## Work to complete
Give back the entries exactly, ending with the "Power is not" line.

[Collected data]
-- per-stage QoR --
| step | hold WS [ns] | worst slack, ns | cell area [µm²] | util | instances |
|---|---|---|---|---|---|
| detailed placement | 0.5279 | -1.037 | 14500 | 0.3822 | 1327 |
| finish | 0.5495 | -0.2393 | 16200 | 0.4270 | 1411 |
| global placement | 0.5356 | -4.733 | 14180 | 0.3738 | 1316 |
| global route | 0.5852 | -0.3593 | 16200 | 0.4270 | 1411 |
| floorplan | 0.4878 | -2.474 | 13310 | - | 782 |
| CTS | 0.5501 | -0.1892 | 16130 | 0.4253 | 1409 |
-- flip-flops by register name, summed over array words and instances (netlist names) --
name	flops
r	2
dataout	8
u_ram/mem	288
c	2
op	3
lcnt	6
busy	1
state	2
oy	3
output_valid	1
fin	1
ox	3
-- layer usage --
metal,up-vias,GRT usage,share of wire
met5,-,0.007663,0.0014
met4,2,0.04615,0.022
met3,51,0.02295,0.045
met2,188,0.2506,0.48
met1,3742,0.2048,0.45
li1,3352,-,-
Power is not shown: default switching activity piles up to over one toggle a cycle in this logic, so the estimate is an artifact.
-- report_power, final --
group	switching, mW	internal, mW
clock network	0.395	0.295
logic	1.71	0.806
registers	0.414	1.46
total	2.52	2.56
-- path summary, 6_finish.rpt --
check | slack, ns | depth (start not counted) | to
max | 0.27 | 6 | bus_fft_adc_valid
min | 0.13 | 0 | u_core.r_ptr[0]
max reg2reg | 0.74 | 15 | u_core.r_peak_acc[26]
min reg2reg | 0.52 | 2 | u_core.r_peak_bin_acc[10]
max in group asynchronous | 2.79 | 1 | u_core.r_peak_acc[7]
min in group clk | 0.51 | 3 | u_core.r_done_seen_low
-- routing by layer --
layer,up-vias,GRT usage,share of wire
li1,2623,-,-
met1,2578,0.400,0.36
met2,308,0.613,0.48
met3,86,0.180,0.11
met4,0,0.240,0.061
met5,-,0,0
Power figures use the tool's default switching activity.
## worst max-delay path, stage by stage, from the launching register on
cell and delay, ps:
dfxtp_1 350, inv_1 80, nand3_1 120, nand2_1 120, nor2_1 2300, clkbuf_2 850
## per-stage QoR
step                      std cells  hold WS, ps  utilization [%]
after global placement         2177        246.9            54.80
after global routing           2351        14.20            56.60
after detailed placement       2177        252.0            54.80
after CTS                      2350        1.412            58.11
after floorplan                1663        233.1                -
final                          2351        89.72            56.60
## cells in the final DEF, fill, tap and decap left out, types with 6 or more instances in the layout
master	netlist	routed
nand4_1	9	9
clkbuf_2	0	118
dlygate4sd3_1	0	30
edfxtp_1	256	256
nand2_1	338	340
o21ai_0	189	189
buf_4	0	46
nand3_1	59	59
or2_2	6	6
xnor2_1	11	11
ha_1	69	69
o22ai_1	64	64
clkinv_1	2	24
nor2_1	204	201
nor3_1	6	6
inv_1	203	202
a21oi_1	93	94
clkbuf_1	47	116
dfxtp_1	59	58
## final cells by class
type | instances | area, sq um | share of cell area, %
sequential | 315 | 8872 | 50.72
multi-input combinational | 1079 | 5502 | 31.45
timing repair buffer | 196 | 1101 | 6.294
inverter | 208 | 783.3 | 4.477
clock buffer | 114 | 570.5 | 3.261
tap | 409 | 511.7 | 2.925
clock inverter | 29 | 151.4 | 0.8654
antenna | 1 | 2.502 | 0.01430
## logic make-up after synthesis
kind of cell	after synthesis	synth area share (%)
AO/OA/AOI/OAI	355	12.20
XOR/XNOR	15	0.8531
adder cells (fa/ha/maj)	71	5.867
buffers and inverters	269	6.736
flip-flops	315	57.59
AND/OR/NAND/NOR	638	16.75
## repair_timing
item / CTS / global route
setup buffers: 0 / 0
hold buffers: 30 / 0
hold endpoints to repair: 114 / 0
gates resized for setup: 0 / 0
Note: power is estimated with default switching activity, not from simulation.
--- config.mk ---
export PLATFORM = sky130hd
export DESIGN_NAME = alu_op_sequencer_flat
export DESIGN_NICKNAME = d
export VERILOG_FILES = /design/src/rtl/alu_op_sequencer_if.sv /design/src/rtl/alu_op_sequencer.sv /design/src/flat_wrapper.sv
export SDC_FILE = /design/constraint.sdc
export NUM_CORES = 1
export LEC_CHECK = 0
export ABC_AREA = 1
export CELL_PAD_IN_SITES_DETAIL_PLACEMENT = 1
export CELL_PAD_IN_SITES_GLOBAL_PLACEMENT = 1
export CORE_MARGIN = 2
export CORE_UTILIZATION = 42
export CTS_BUF_LIST = sky130_fd_sc_hd__clkbuf_8
export CTS_CLUSTER_DIAMETER = 40
export DETAILED_ROUTE_END_ITERATION = 10
export GPL_TIMING_DRIVEN = 0
export HOLD_SLACK_MARGIN = 0.06
export PLACE_DENSITY = 0.86
export SYNTH_ARGS = -nofsm -noshare
export SYNTH_HDL_FRONTEND = slang
export SYNTH_SLANG_ARGS = --single-unit
--- constraint.sdc ---
create_clock -name clk -period 1.8 [get_ports clk]
set_input_delay 0.36 -clock clk [delete_from_list [all_inputs] [get_ports clk]]
set_output_delay 0.36 -clock clk [all_outputs]
set_load 0.1 [all_outputs]
--- src/rtl/alu_op_sequencer_if.sv ---
// Program-write and ALU drive bundle for alu_op_sequencer.
// master = sequencer side, slave = host/ALU side.
interface alu_op_sequencer_if #(
  parameter int unsigned DEPTH = 8,
  parameter int unsigned OPW   = 7,
  parameter int unsigned OPC   = 3
);
  localparam int unsigned CW = $clog2(DEPTH) + 1;
  localparam int unsigned DW = OPC + OPW;

  logic          wr_valid;
  logic          wr_ready;
  logic [DW-1:0] wr_data;
  logic          start;
  logic          clear;
  logic [OPC-1:0] alu_opcode;
  logic [OPW-1:0] alu_operand;
  logic [OPW-1:0] alu_result;
  logic          alu_carry;
  logic          busy;
  logic          done;
  logic [OPW-1:0] result;
  logic          carry;
  logic [CW-1:0] count;

  modport master (
    input  wr_valid, wr_data, start, clear, alu_result, alu_carry,
    output wr_ready, alu_opcode, alu_operand, busy, done, result, carry, count
  );

  modport slave (
    output wr_valid, wr_data, start, clear, alu_result, alu_carry,
    input  wr_ready, alu_opcode, alu_operand, busy, done, result, carry, count
  );
endinterface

## Result below
-- per-stage QoR --
| step | hold WS [ns] | worst slack, ns | cell area [µm²] | util | instances |
|---|---|---|---|---|---|
| detailed placement | 0.5279 | -1.037 | 14500 | 0.3822 | 1327 |
| finish | 0.5495 | -0.2393 | 16200 | 0.4270 | 1411 |
| global placement | 0.5356 | -4.733 | 14180 | 0.3738 | 1316 |
| global route | 0.5852 | -0.3593 | 16200 | 0.4270 | 1411 |
| floorplan | 0.4878 | -2.474 | 13310 | - | 782 |
| CTS | 0.5501 | -0.1892 | 16130 | 0.4253 | 1409 |
-- flip-flops by register name, summed over array words and instances (netlist names) --
name	flops
r	2
dataout	8
u_ram/mem	288
c	2
op	3
lcnt	6
busy	1
state	2
oy	3
output_valid	1
fin	1
ox	3
-- layer usage --
metal,up-vias,GRT usage,share of wire
met5,-,0.007663,0.0014
met4,2,0.04615,0.022
met3,51,0.02295,0.045
met2,188,0.2506,0.48
met1,3742,0.2048,0.45
li1,3352,-,-
Power is not shown: default switching activity piles up to over one toggle a cycle in this logic, so the estimate is an artifact.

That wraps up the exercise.